COMMENTARY: Sharing our surplus with the world

c. 1996 Religion News Service (Dale Hanson Bourke is the author of”Turn Toward the Wind”and the publisher of Religion News Service. As a member of the board of the international relief agency World Vision, she recently traveled to the former Yugoslavia.) (RNS)-When I was a little girl, my mother urged me to eat everything on […]

c. 1996 Religion News Service

(Dale Hanson Bourke is the author of”Turn Toward the Wind”and the publisher of Religion News Service. As a member of the board of the international relief agency World Vision, she recently traveled to the former Yugoslavia.)

(RNS)-When I was a little girl, my mother urged me to eat everything on my plate because”children are starving in China.” One morning I spied an envelope on the table, scooped my leftover scrambled eggs into it and presented it to my mother. She was not amused.


Little did she realize that I was ahead of a trend that has changed the way many organizations in developed countries provide assistance to the needy of the world.”Gifts-in-kind”are one of the primary ways many relief organizations transform the leftovers of one society into basic sustenance for others.

Most gifts-in-kind are simply the remainders, seconds and unsold goods from U.S. corporations that are donated to nonprofit agencies to be used overseas.
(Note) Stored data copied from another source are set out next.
Background: an optimization exercise with open tools, aiming at a short achievable clock period and few clock cycles per item. Do not read the settings as production practice. RTL that was checked went through simulation tests only; none was proved equivalent to the original. Power figures rest on the tool's default switching activity, not on a simulated workload.

==> try-quartz: inputs <==
## rv_core_top
module rv_core_top (
	input  logic                         clk,
	input  logic                         i_rst_n,
	output logic                         o_wb_cyc,
	output logic                         o_wb_stb,
	output logic                         o_wb_we,
	output logic [rv_core_pkg::XLEN-1:0] o_wb_adr,
	output logic [rv_core_pkg::XLEN-1:0] o_wb_dat,
	input  logic [rv_core_pkg::XLEN-1:0] i_wb_dat,
	input  logic                         i_wb_ack
);
Settings: LEC_CHECK=0, ABC_CLOCK_PERIOD_IN_PS=2500, CAP_MARGIN=20, CORE_MARGIN=2, CORE_UTILIZATION=45, PLACE_DENSITY=0.6, SETUP_SLACK_MARGIN=5, SLEW_MARGIN=20, TNS_END_PERCENT=100; clock period 8.0 ns.
run.sh (not shown) runs the stock make flow with config.mk's settings and CLKGATE_MAP_FILE= SYNTH_SCRIPT=/design/flow/synth_recipe.tcl, a recipe that flattens the netlist after the stock synthesis.
==> inputs of try-yarrow, as changes to try-quartz <==
--- a/flow/design.v
+++ b/flow/design.v
@@ -60,14 +60,69 @@
 			logic [19:0] imm;
 			logic [4:0]  rd;
 			logic [6:0]  opcode;
 		} u;
 	} instr_u;
 endpackage
 `timescale 1ns/1ps
+module ks_carry (
+	input  logic [31:0] i_a,
+	input  logic [31:0] i_b,
+	output logic [31:0] o_c
+);
+	logic [31:0] g [0:5];
+	logic [31:0] t [0:5];
+	always_comb begin
+		g[0] = i_a & i_b;
+		t[0] = i_a | i_b;
+		for (int l = 0; l < 5; l++) begin
+			for (int i = 0; i < 32; i++) begin
+				if (i >= (1 << l)) begin
+					g[l+1][i] = g[l][i] | (t[l][i] & g[l][i-(1<<l)]);
+					t[l+1][i] = t[l][i] & t[l][i-(1<<l)];
+				end else begin
+					g[l+1][i] = g[l][i];
+					t[l+1][i] = t[l][i];
+				end
+			end
+		end
+		o_c[0] = 1'b0;
+		o_c[1] = ~(~i_a[0] | ~i_b[0]);
+		for (int i = 2; i < 32; i++)
+			o_c[i] = g[5][i-1];
+	end
+endmodule
+module ks_add (
+	input  logic [31:0] i_a,
+	input  logic [31:0] i_b,
+	output logic [31:0] o_sum
+);
+	logic [31:0] c;
+	ks_carry u_c (.i_a(i_a), .i_b(i_b), .o_c(c));
+	assign o_sum = (i_a ^ c) ^ i_b;
+endmodule
+module inc4 (
+	input  logic [31:0] i_a,
+	output logic [31:0] o_sum
+);
+	logic [31:0] p [0:5];
+	logic [31:0] c;
+	always_comb begin
+		p[0] = i_a;
+		for (int l = 0; l < 5; l++)
+			for (int i = 0; i < 32; i++)
+				p[l+1][i] = (i >= 2 + (1 << l)) ? (p[l][i] & p[l][i-(1<<l)]) : p[l][i];
+		c = '0;
+		c[2] = 1'b1;
+		for (int i = 3; i < 32; i++)
+			c[i] = p[5][i-1];
+		o_sum = i_a ^ c;
+	end
+endmodule
+`timescale 1ns/1ps
 module rv_core_top (
 	input  logic                         clk,
 	input  logic                         i_rst_n,
 	output logic                         o_wb_cyc,
 	output logic                         o_wb_stb,
 	output logic                         o_wb_we,
 	output logic [rv_core_pkg::XLEN-1:0] o_wb_adr,
@@ -99,116 +154,128 @@
 	assign o_wb_dat = dat_q;
 	logic        ack;       
 	logic        f_ack;     
 	logic        m_ack;     
 	logic [31:0] f_ir;
 	logic [6:0]  f_opc;
 	logic [4:0]  f_rs1, f_rs2, f_rd;
-	logic        f_seq, f_sub, f_useimm, f_fa, f_fb;
-	logic [31:0] f_imm;
+	logic        f_seq;
 	logic [31:0] adr_p4;
 	assign ack    = stb_q & i_wb_ack;
 	assign f_ack  = ack & ~data_q;
 	assign m_ack  = ack & data_q;
 	assign f_ir   = i_wb_dat;
 	assign f_opc  = f_ir[6:0];
 	assign f_rd   = f_ir[11:7];
 	assign f_rs1  = f_ir[19:15];
 	assign f_rs2  = f_ir[24:20];
 	assign f_seq  = ~(f_opc == OPC_LOAD || f_opc == OPC_STORE || f_opc == OPC_BRANCH ||
 		f_opc == OPC_JAL || f_opc == OPC_JALR);
-	assign f_sub  = (f_opc == OPC_RTYPE) && (f_ir[14:12] == 3'b010 ||
-		(f_ir[14:12] == 3'b000 && f_ir[30]));
-	assign f_useimm = (f_opc != OPC_RTYPE);
-	assign f_imm  = (f_opc == OPC_STORE) ? {{20{f_ir[31]}}, f_ir[31:25], f_ir[11:7]} :
-		(f_opc == OPC_LUI) ? {f_ir[31:12], 12'b0} : {{20{f_ir[31]}}, f_ir[31:20]};
-	assign adr_p4 = adr_q + 32'd4;
+	inc4 u_inc (.i_a(adr_q), .o_sum(adr_p4));
 	logic        e_v;
-	logic [31:0] e_a, e_b;          
-	logic [31:0] e_acy;             
-	logic        e_sub;             
-	logic [31:0] e_imm;             
-	logic        e_useimm;
-	logic [31:0] e_bop;             
-	logic [31:0] e_timm, e_pc, e_pc4;
+	logic [31:0] e_a, e_an, e_b, e_imm, e_timm, e_pc, e_pc4;
+	logic        e_fa;              
+	logic [2:0]  e_bsel;            
+	logic [3:0]  e_asel;            
+	logic        e_fb;              
 	logic        e_sumsel;          
-	logic        e_sltsel;          
+	logic        e_sltsel;
 	logic [1:0]  e_fn;              
 	logic        e_we;              
 	logic [4:0]  e_rd;
-	logic        e_jal, e_addr, e_ls, e_st;
+	logic        e_br, e_jal, e_addr, e_ls, e_st;
 	logic        e_redir;           
 	logic        w_we;
 	logic [4:0]  w_rd;
-	logic [31:0] w_res;
+	logic [31:0] w_res, w_resn;
 	logic [31:0] regs [1:31];
 	logic [31:0] f_rv1, f_rv2;
 	always_comb begin
 		f_rv1 = (f_rs1 == 5'd0) ? 32'd0 : regs[f_rs1];
 		f_rv2 = (f_rs2 == 5'd0) ? 32'd0 : regs[f_rs2];
 		if (w_we && w_rd == f_rs1)
 			f_rv1 = w_res;
 		if (w_we && w_rd == f_rs2)
 			f_rv2 = w_res;
 	end
-	assign f_fa = e_we && e_rd == f_rs1;
-	assign f_fb = e_we && e_rd == f_rs2;
-	logic [31:0] e_sum, e_tgt, e_misc, e_res, e_redir_adr;
+	logic [31:0] e_opa, e_opb, e_addb, e_acy, e_cy, e_sum, e_tgt, e_misc, e_res, e_redir_adr;
 	logic        e_eq, e_lt;
-	logic [31:0] e_sumi, e_sumr;
-	assign e_bop  = e_useimm ? e_imm : e_b;
-	assign e_sumi = e_acy + e_imm;
-	assign e_sumr = (e_acy + e_b) ^ {32{e_sub}};
-	assign e_sum  = e_useimm ? e_sumi : e_sumr;
-	assign e_tgt = e_pc + e_timm;
-	assign e_eq = (e_a == e_b);
-	assign e_lt = (e_a[31] != e_b[31]) ? e_a[31] : e_sum[31];
+	assign e_opa  = e_fa ? w_res : e_a;
+	assign e_opb  = e_fb ? w_res : e_b;
+	assign e_addb = ({32{e_bsel[0]}} & e_b) | ({32{e_bsel[1]}} & w_res) |
+		({32{e_bsel[2]}} & e_imm);
+	assign e_acy  = ({32{e_asel[0]}} & e_a) | ({32{e_asel[1]}} & e_an) |
+		({32{e_asel[2]}} & w_res) | ({32{e_asel[3]}} & w_resn);
+	ks_carry u_add (
+		.i_a (e_acy),
+		.i_b (e_addb),
+		.o_c (e_cy)
+	);
+	assign e_sum = (e_opa ^ e_cy) ^ e_addb;
+	ks_add u_tadd (
+		.i_a   (e_pc),
+		.i_b   (e_timm),
+		.o_sum (e_tgt)
+	);
+	assign e_eq = (e_opa == e_opb);
+	assign e_lt = (e_opa[31] != e_opb[31]) ? e_opa[31] : e_sum[31];
 	always_comb begin
 		case (e_fn)
-			2'd0:    e_misc = e_a | e_bop;
-			2'd1:    e_misc = e_a & e_bop;
-			2'd2:    e_misc = e_bop;
+			2'd0:    e_misc = e_opa | e_addb;
+			2'd1:    e_misc = e_opa & e_addb;
+			2'd2:    e_misc = e_imm;
 			default: e_misc = e_pc4;
 		endcase
 		if (m_ack)
 			e_misc = i_wb_dat;    
 		e_res = e_sumsel ? e_sum : e_misc;
 		if (e_sltsel)
 			e_res = {31'd0, e_lt};
 	end
 	assign e_redir_adr = e_addr ? e_sum : ((e_eq | e_jal) ? e_tgt : e_pc4);
 	always_ff @(posedge clk) begin
 		if (w_we)
 			regs[w_rd] <= w_res;
 	end
 	always_ff @(posedge clk) begin
-		e_a    <= f_fa ? e_res : f_rv1;
-		e_b    <= f_fb ? e_res : f_rv2;
-		e_acy  <= (f_fa ? e_res : f_rv1) ^ {32{f_sub}};
-		e_sub  <= f_sub;
-		e_imm    <= f_imm;
-		e_useimm <= f_useimm;
-		e_pc   <= adr_q;
-		e_pc4  <= adr_p4;
-		e_rd   <= f_rd;
-		e_timm <= (f_opc == OPC_JAL) ?
+		e_a      <= f_rv1;
+		e_b      <= f_rv2;
+		e_an     <= ~f_rv1;
+		e_fa     <= e_we && e_rd == f_rs1;
+		e_fb     <= e_we && e_rd == f_rs2;
+		e_pc     <= adr_q;
+		e_pc4    <= adr_p4;
+		e_rd     <= f_rd;
+		if (f_opc != OPC_RTYPE)
+			e_bsel <= 3'b100;
+		else
+			e_bsel <= (e_we && e_rd == f_rs2) ? 3'b010 : 3'b001;
+		if (f_opc == OPC_RTYPE && (f_ir[14:12] == 3'b010 || (f_ir[14:12] == 3'b000 && f_ir[30])))
+			e_asel <= (e_we && e_rd == f_rs1) ? 4'b1000 : 4'b0010;
+		else
+			e_asel <= (e_we && e_rd == f_rs1) ? 4'b0100 : 4'b0001;
+		e_imm    <= (f_opc == OPC_STORE) ? {{20{f_ir[31]}}, f_ir[31:25], f_ir[11:7]} :
+			(f_opc == OPC_LUI) ? {f_ir[31:12], 12'b0} : {{20{f_ir[31]}}, f_ir[31:20]};
+		e_timm   <= (f_opc == OPC_JAL) ?
 			{{12{f_ir[31]}}, f_ir[19:12], f_ir[20], f_ir[30:21], 1'b0} :
 			{{20{f_ir[31]}}, f_ir[7], f_ir[30:25], f_ir[11:8], 1'b0};
 		if (f_opc == OPC_RTYPE)
 			e_fn <= (f_ir[14:12] == 3'b111) ? 2'd1 : 2'd0;
 		else if (f_opc == OPC_LUI)
 			e_fn <= 2'd2;
 		else
 			e_fn <= 2'd3;
+		e_br   <= (f_opc == OPC_BRANCH);
 		e_jal  <= (f_opc == OPC_JAL);
 		e_addr <= (f_opc == OPC_JALR || f_opc == OPC_LOAD || f_opc == OPC_STORE);
 		e_ls   <= (f_opc == OPC_LOAD || f_opc == OPC_STORE);
 		e_st   <= (f_opc == OPC_STORE);
-		w_rd  <= m_ack ? ld_rd_q : e_rd;
-		w_res <= e_res;
+		w_rd   <= m_ack ? ld_rd_q : e_rd;
+		w_res  <= e_res;
+		w_resn <= ~e_res;
 		if (!i_rst_n) begin
 			e_v      <= 1'b0;
 			e_we     <= 1'b0;
 			e_sumsel <= 1'b0;
 			e_sltsel <= 1'b0;
 			e_redir  <= 1'b0;
 			w_we     <= 1'b0;
@@ -246,14 +313,14 @@
 			end else if (!stb_q && (e_redir || boot_q)) begin
 				stb_q  <= 1'b1;
 				we_q   <= e_redir && e_st;
 				data_q <= e_redir && e_ls;
 			end
 		end
 		if (e_redir && e_ls) begin
-			dat_q   <= e_b;
+			dat_q   <= e_opb;
 			rpc_q   <= e_pc4;
 			ld_rd_q <= e_rd;
 			ld_q    <= ~e_st;
 		end
 	end
 endmodule
==> inputs of try-willow, as changes to try-quartz <==
--- a/flow/design.v
+++ b/flow/design.v
@@ -60,14 +60,82 @@
 			logic [19:0] imm;
 			logic [4:0]  rd;
 			logic [6:0]  opcode;
 		} u;
 	} instr_u;
 endpackage
 `timescale 1ns/1ps
+module ks_carry (
+	input  logic [31:0] i_a,
+	input  logic [31:0] i_b,
+	output logic [31:0] o_c
+);
+	logic [31:0] g [0:5];
+	logic [31:0] t [0:5];
+	always_comb begin
+		g[0] = i_a & i_b;
+		t[0] = i_a | i_b;
+		for (int l = 0; l < 5; l++) begin
+			for (int i = 0; i < 32; i++) begin
+				if (i >= (1 << l)) begin
+					g[l+1][i] = g[l][i] | (t[l][i] & g[l][i-(1<<l)]);
+					t[l+1][i] = t[l][i] & t[l][i-(1<<l)];
+				end else begin
+					g[l+1][i] = g[l][i];
+					t[l+1][i] = t[l][i];
+				end
+			end
+		end
+		o_c[0] = 1'b0;
+		o_c[1] = ~(~i_a[0] | ~i_b[0]);
+		for (int i = 2; i < 32; i++)
+			o_c[i] = g[5][i-1];
+	end
+endmodule
+module ks_add (
+	input  logic [31:0] i_a,
+	input  logic [31:0] i_b,
+	output logic [31:0] o_sum
+);
+	logic [31:0] c;
+	ks_carry u_c (.i_a(i_a), .i_b(i_b), .o_c(c));
+	assign o_sum = (i_a ^ c) ^ i_b;
+endmodule
+module inc4 (
+	input  logic [31:0] i_a,
+	output logic [31:0] o_sum
+);
+	logic [31:0] p [0:5];
+	logic [31:0] c;
+	always_comb begin
+		p[0] = i_a;
+		for (int l = 0; l < 5; l++)
+			for (int i = 0; i < 32; i++)
+				p[l+1][i] = (i >= 2 + (1 << l)) ? (p[l][i] & p[l][i-(1<<l)]) : p[l][i];
+		c = '0;
+		c[2] = 1'b1;
+		for (int i = 3; i < 32; i++)
+			c[i] = p[5][i-1];
+		o_sum = i_a ^ c;
+	end
+endmodule
+`timescale 1ns/1ps
+module rf_read (
+	input  logic [31*32-1:0] i_regs,    
+	input  logic [4:0]       i_idx,
+	output logic [31:0]      o_data
+);
+	always_comb begin
+		o_data = '0;
+		for (int r = 1; r < 32; r++)
+			if (i_idx == 5'(r))
+				o_data = i_regs[(r-1)*32 +: 32];
+	end
+endmodule
+`timescale 1ns/1ps
 module rv_core_top (
 	input  logic                         clk,
 	input  logic                         i_rst_n,
 	output logic                         o_wb_cyc,
 	output logic                         o_wb_stb,
 	output logic                         o_wb_we,
 	output logic [rv_core_pkg::XLEN-1:0] o_wb_adr,
@@ -117,53 +185,55 @@
 	assign f_seq  = ~(f_opc == OPC_LOAD || f_opc == OPC_STORE || f_opc == OPC_BRANCH ||
 		f_opc == OPC_JAL || f_opc == OPC_JALR);
 	assign f_sub  = (f_opc == OPC_RTYPE) && (f_ir[14:12] == 3'b010 ||
 		(f_ir[14:12] == 3'b000 && f_ir[30]));
 	assign f_useimm = (f_opc != OPC_RTYPE);
 	assign f_imm  = (f_opc == OPC_STORE) ? {{20{f_ir[31]}}, f_ir[31:25], f_ir[11:7]} :
 		(f_opc == OPC_LUI) ? {f_ir[31:12], 12'b0} : {{20{f_ir[31]}}, f_ir[31:20]};
-	assign adr_p4 = adr_q + 32'd4;
+	inc4 u_inc (.i_a(adr_q), .o_sum(adr_p4));
 	logic        e_v;
 	logic [31:0] e_a, e_b;          
 	logic [31:0] e_acy;             
-	logic        e_sub;             
-	logic [31:0] e_imm;             
-	logic        e_useimm;
 	logic [31:0] e_bop;             
 	logic [31:0] e_timm, e_pc, e_pc4;
 	logic        e_sumsel;          
 	logic        e_sltsel;          
 	logic [1:0]  e_fn;              
 	logic        e_we;              
 	logic [4:0]  e_rd;
 	logic        e_jal, e_addr, e_ls, e_st;
 	logic        e_redir;           
 	logic        w_we;
 	logic [4:0]  w_rd;
 	logic [31:0] w_res;
 	logic [31:0] regs [1:31];
-	logic [31:0] f_rv1, f_rv2;
-	always_comb begin
-		f_rv1 = (f_rs1 == 5'd0) ? 32'd0 : regs[f_rs1];
-		f_rv2 = (f_rs2 == 5'd0) ? 32'd0 : regs[f_rs2];
-		if (w_we && w_rd == f_rs1)
-			f_rv1 = w_res;
-		if (w_we && w_rd == f_rs2)
-			f_rv2 = w_res;
-	end
+	logic [31*32-1:0] regs_flat;
+	logic [31:0]      f_rd1, f_rd2, f_rv1, f_rv2;
+	always_comb
+		for (int r = 1; r < 32; r++)
+			regs_flat[(r-1)*32 +: 32] = regs[r];
+	rf_read u_rd1 (.i_regs(regs_flat), .i_idx(f_rs1), .o_data(f_rd1));
+	rf_read u_rd2 (.i_regs(regs_flat), .i_idx(f_rs2), .o_data(f_rd2));
+	assign f_rv1 = (w_we && w_rd == f_rs1) ? w_res : f_rd1;
+	assign f_rv2 = (w_we && w_rd == f_rs2) ? w_res : f_rd2;
 	assign f_fa = e_we && e_rd == f_rs1;
 	assign f_fb = e_we && e_rd == f_rs2;
-	logic [31:0] e_sum, e_tgt, e_misc, e_res, e_redir_adr;
+	logic [31:0] e_cy, e_sum, e_tgt, e_misc, e_res, e_redir_adr;
 	logic        e_eq, e_lt;
-	logic [31:0] e_sumi, e_sumr;
-	assign e_bop  = e_useimm ? e_imm : e_b;
-	assign e_sumi = e_acy + e_imm;
-	assign e_sumr = (e_acy + e_b) ^ {32{e_sub}};
-	assign e_sum  = e_useimm ? e_sumi : e_sumr;
-	assign e_tgt = e_pc + e_timm;
+	ks_carry u_add (
+		.i_a (e_acy),
+		.i_b (e_bop),
+		.o_c (e_cy)
+	);
+	assign e_sum = (e_a ^ e_cy) ^ e_bop;
+	ks_add u_tadd (
+		.i_a   (e_pc),
+		.i_b   (e_timm),
+		.o_sum (e_tgt)
+	);
 	assign e_eq = (e_a == e_b);
 	assign e_lt = (e_a[31] != e_b[31]) ? e_a[31] : e_sum[31];
 	always_comb begin
 		case (e_fn)
 			2'd0:    e_misc = e_a | e_bop;
 			2'd1:    e_misc = e_a & e_bop;
 			2'd2:    e_misc = e_bop;
@@ -180,17 +250,15 @@
 		if (w_we)
 			regs[w_rd] <= w_res;
 	end
 	always_ff @(posedge clk) begin
 		e_a    <= f_fa ? e_res : f_rv1;
 		e_b    <= f_fb ? e_res : f_rv2;
 		e_acy  <= (f_fa ? e_res : f_rv1) ^ {32{f_sub}};
-		e_sub  <= f_sub;
-		e_imm    <= f_imm;
-		e_useimm <= f_useimm;
+		e_bop  <= f_useimm ? f_imm : (f_fb ? e_res : f_rv2);
 		e_pc   <= adr_q;
 		e_pc4  <= adr_p4;
 		e_rd   <= f_rd;
 		e_timm <= (f_opc == OPC_JAL) ?
 			{{12{f_ir[31]}}, f_ir[19:12], f_ir[20], f_ir[30:21], 1'b0} :
 			{{20{f_ir[31]}}, f_ir[7], f_ir[30:25], f_ir[11:8], 1'b0};
 		if (f_opc == OPC_RTYPE)
- CORE_UTILIZATION: 45 -> 60
- PLACE_DENSITY: 0.6 -> 0.75
- SYNTH_HIERARCHICAL: default -> 1
- SYNTH_MINIMUM_KEEP_SIZE: default -> 1000
==> inputs of try-ember, as changes to try-quartz <==
--- a/flow/design.v
+++ b/flow/design.v
@@ -122,16 +122,14 @@
 	assign f_imm  = (f_opc == OPC_STORE) ? {{20{f_ir[31]}}, f_ir[31:25], f_ir[11:7]} :
 		(f_opc == OPC_LUI) ? {f_ir[31:12], 12'b0} : {{20{f_ir[31]}}, f_ir[31:20]};
 	assign adr_p4 = adr_q + 32'd4;
 	logic        e_v;
 	logic [31:0] e_a, e_b;          
 	logic [31:0] e_acy;             
 	logic        e_sub;             
-	logic [31:0] e_imm;             
-	logic        e_useimm;
 	logic [31:0] e_bop;             
 	logic [31:0] e_timm, e_pc, e_pc4;
 	logic        e_sumsel;          
 	logic        e_sltsel;          
 	logic [1:0]  e_fn;              
 	logic        e_we;              
 	logic [4:0]  e_rd;
@@ -150,19 +148,15 @@
 		if (w_we && w_rd == f_rs2)
 			f_rv2 = w_res;
 	end
 	assign f_fa = e_we && e_rd == f_rs1;
 	assign f_fb = e_we && e_rd == f_rs2;
 	logic [31:0] e_sum, e_tgt, e_misc, e_res, e_redir_adr;
 	logic        e_eq, e_lt;
-	logic [31:0] e_sumi, e_sumr;
-	assign e_bop  = e_useimm ? e_imm : e_b;
-	assign e_sumi = e_acy + e_imm;
-	assign e_sumr = (e_acy + e_b) ^ {32{e_sub}};
-	assign e_sum  = e_useimm ? e_sumi : e_sumr;
+	assign e_sum = (e_acy + e_bop) ^ {32{e_sub}};
 	assign e_tgt = e_pc + e_timm;
 	assign e_eq = (e_a == e_b);
 	assign e_lt = (e_a[31] != e_b[31]) ? e_a[31] : e_sum[31];
 	always_comb begin
 		case (e_fn)
 			2'd0:    e_misc = e_a | e_bop;
 			2'd1:    e_misc = e_a & e_bop;
@@ -181,16 +175,15 @@
 			regs[w_rd] <= w_res;
 	end
 	always_ff @(posedge clk) begin
 		e_a    <= f_fa ? e_res : f_rv1;
 		e_b    <= f_fb ? e_res : f_rv2;
 		e_acy  <= (f_fa ? e_res : f_rv1) ^ {32{f_sub}};
 		e_sub  <= f_sub;
-		e_imm    <= f_imm;
-		e_useimm <= f_useimm;
+		e_bop  <= f_useimm ? f_imm : (f_fb ? e_res : f_rv2);
 		e_pc   <= adr_q;
 		e_pc4  <= adr_p4;
 		e_rd   <= f_rd;
 		e_timm <= (f_opc == OPC_JAL) ?
 			{{12{f_ir[31]}}, f_ir[19:12], f_ir[20], f_ir[30:21], 1'b0} :
 			{{20{f_ir[31]}}, f_ir[7], f_ir[30:25], f_ir[11:8], 1'b0};
 		if (f_opc == OPC_RTYPE)
- GPL_ROUTABILITY_DRIVEN: default -> 0
- PLACE_DENSITY: 0.6 -> 0.7
==> comparison table <==
quantity	try-willow	try-ember	try-quartz	try-yarrow
Share of the synthesized area in the top cell type	47.04%	49.28%	47.76%	47.96%
Leakage	-	0.02785 uW	0.02950 uW	0.02881 uW
Area of the mapped netlist	0.06780 sq mm	0.06472 sq mm	0.06677 sq mm	0.06649 sq mm
Cell internal pwr	-	12510 uW	13000 uW	12830 uW
Layout-stage area growth over the synthesis result	-	24.01%	24.29%	22.26%
Outcome	stopped before the end	no timing/DRC/antenna violations	no timing/DRC/antenna violations	no timing/DRC/antenna violations
Last stage reached	global routing (5_1_grt)	-	-	-
Die boundary height	340.2 microns	383.2 microns	389.2 microns	388.4 microns
Adder-cell share of the synthesized area	0.4097%	1.276%	2.297%	0.6586%
Antenna diode instance count	-	1	3	2
Full die area	-	0.1469 sq mm	0.1515 sq mm	0.1508 sq mm
Metal2 WL	-	103.8 mm	117.3 mm	111.6 mm
Post-CTS setup buffers	516	175	167	227
DRC violations left	-	0	0	0
Testbench counts of try-yarrow, summed over its fixed seeds: cycles 37,013, instrs 15,860.
Testbench counts of try-ember, summed over its fixed seeds: cycles 37,013, instrs 15,860.
Only the layout flow was run in try-quartz and try-willow; the RTL was not checked for function there.

-- afterwards: timing with drivers on the ports --
In the flow no input, the clock included, has a driving cell. The finished layouts below were timed again as built, in two steps.
Step 1 sets driving cells, clkbuf_16 on the clock port and buf_2 on the other inputs (assumed; they add their load-dependent delay and slew).
Step 2 moves the port delays by t, midway between the first and last clock arrival at a register: inputs arrive t later, outputs are due t later. That takes back most of the time a late clock gives input paths.
Three values: ideal, step 1, step 2; two values: the first two.
| run | t (ns) | setup slack, ns | clock arrival spread, ns |
|---|---|---|---|
| try-quartz | 0.872 | 4.527 / 4.327 / 3.455 | 0.046 / 0.046 |
| try-yarrow | 0.885 | 4.485 / 4.485 / 3.878 | 0.035 / 0.035 |
| try-ember | 0.869 | 4.565 / 4.369 / 3.500 | 0.039 / 0.039 |
After both steps setup and hold are still met in every run listed. The setup slack of try-quartz, which loses most, moves by -0.200 ns with the drivers and by -1.072 ns with both steps.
Field staff of the agencies identify needs in the recipient country, and then a team coordinates goods received with those needed. Corporations receive a tax credit for what they donate.

In a country like Bosnia, where the people were used to living a developed lifestyle before the war, gifts-in-kind can not only bring relief but also restore some sense of dignity in an otherwise dismal situation.

When dozens of private relief organizations gathered this week at the White House to be recognized for their efforts in Bosnia, they pledged millions of dollars of continuing aid. But the dollars don’t always go into Bosnia in cash. In fact, many of the organizations supply the majority of their contributions in goods donated by U.S. firms.”Of the 158 member agencies, 40 use material goods as a significant part of their donations,”says Julia Taft, president of InterAction, a coalition of humanitarian organizations that subscribe to ethical and practical standards of accountability.”In 1993 alone, more than $400 million worth of goods were distributed throughout the world by our member organizations.” In many countries, these goods may never have been used. But in the former Yugoslavia, they are, for the most part, products no longer available because of the war. If used properly, they will provide short-term relief until the economy can begin to recover.

One of Interaction’s members, MAP International of Brunswick, Ga., is a relief organization working primarily on health issues. With most of MAP’s contributions coming in the form of pharmaceuticals and medical supplies, it provides a vital service in both rural clinics and city hospitals of needy nations.

In Bosnia I saw MAP supplies being delivered to a bombed-out shell of a hospital. Surgical gloves, pain relievers and other goods allowed doctors and nurses to keep operating in the basement while shells fell around them.

In the World Vision warehouse in Zenica, Bosnia, which I visited as a board representative of the organization, I saw another example of surplus U.S. products providing needed relief. Boxes of last season’s Liz Claiborne coats were being unloaded for distribution to refugees. When I questioned the appropriateness of distributing such fashionable coats in the midst of a war- torn country, Seida Tomasevic, a Croatian working for the organization, set me straight.”These coats will keep women warm, but they will do more. They will help them feel pretty. For some women, the psychological boost will be more important than the physical comfort,”she said.


Because of its prewar sophistication, Bosnia represents a unique opportunity-and challenge-for the appropriate usage of gifts-in-kind. With the Dayton peace accord comes the reopening of airports and ports,enabling raw materials to be shipped into the country. For the country to survive, it must be able to sustain its economy.

A long-term flood of American-made goods could stifle economic recovery in the former Yugoslavia. But to withhold goods until factories are fully functional would prevent suffering people from receiving the help they so desperately need.

That is why relief workers who handed out coats recently in Bosnia also placed a small order-accompanied by a cash deposit-for additional coats with a Bosnian factory. The relief workers thereby created some working capital to help the factory get off the ground.

In a land of surplus it is hard to imagine the value of our excess goods. But in Bosnia and other needy nations, the appropriate use of gifts-in-kind represents a very tangible bridge between the haves and have nots of the world.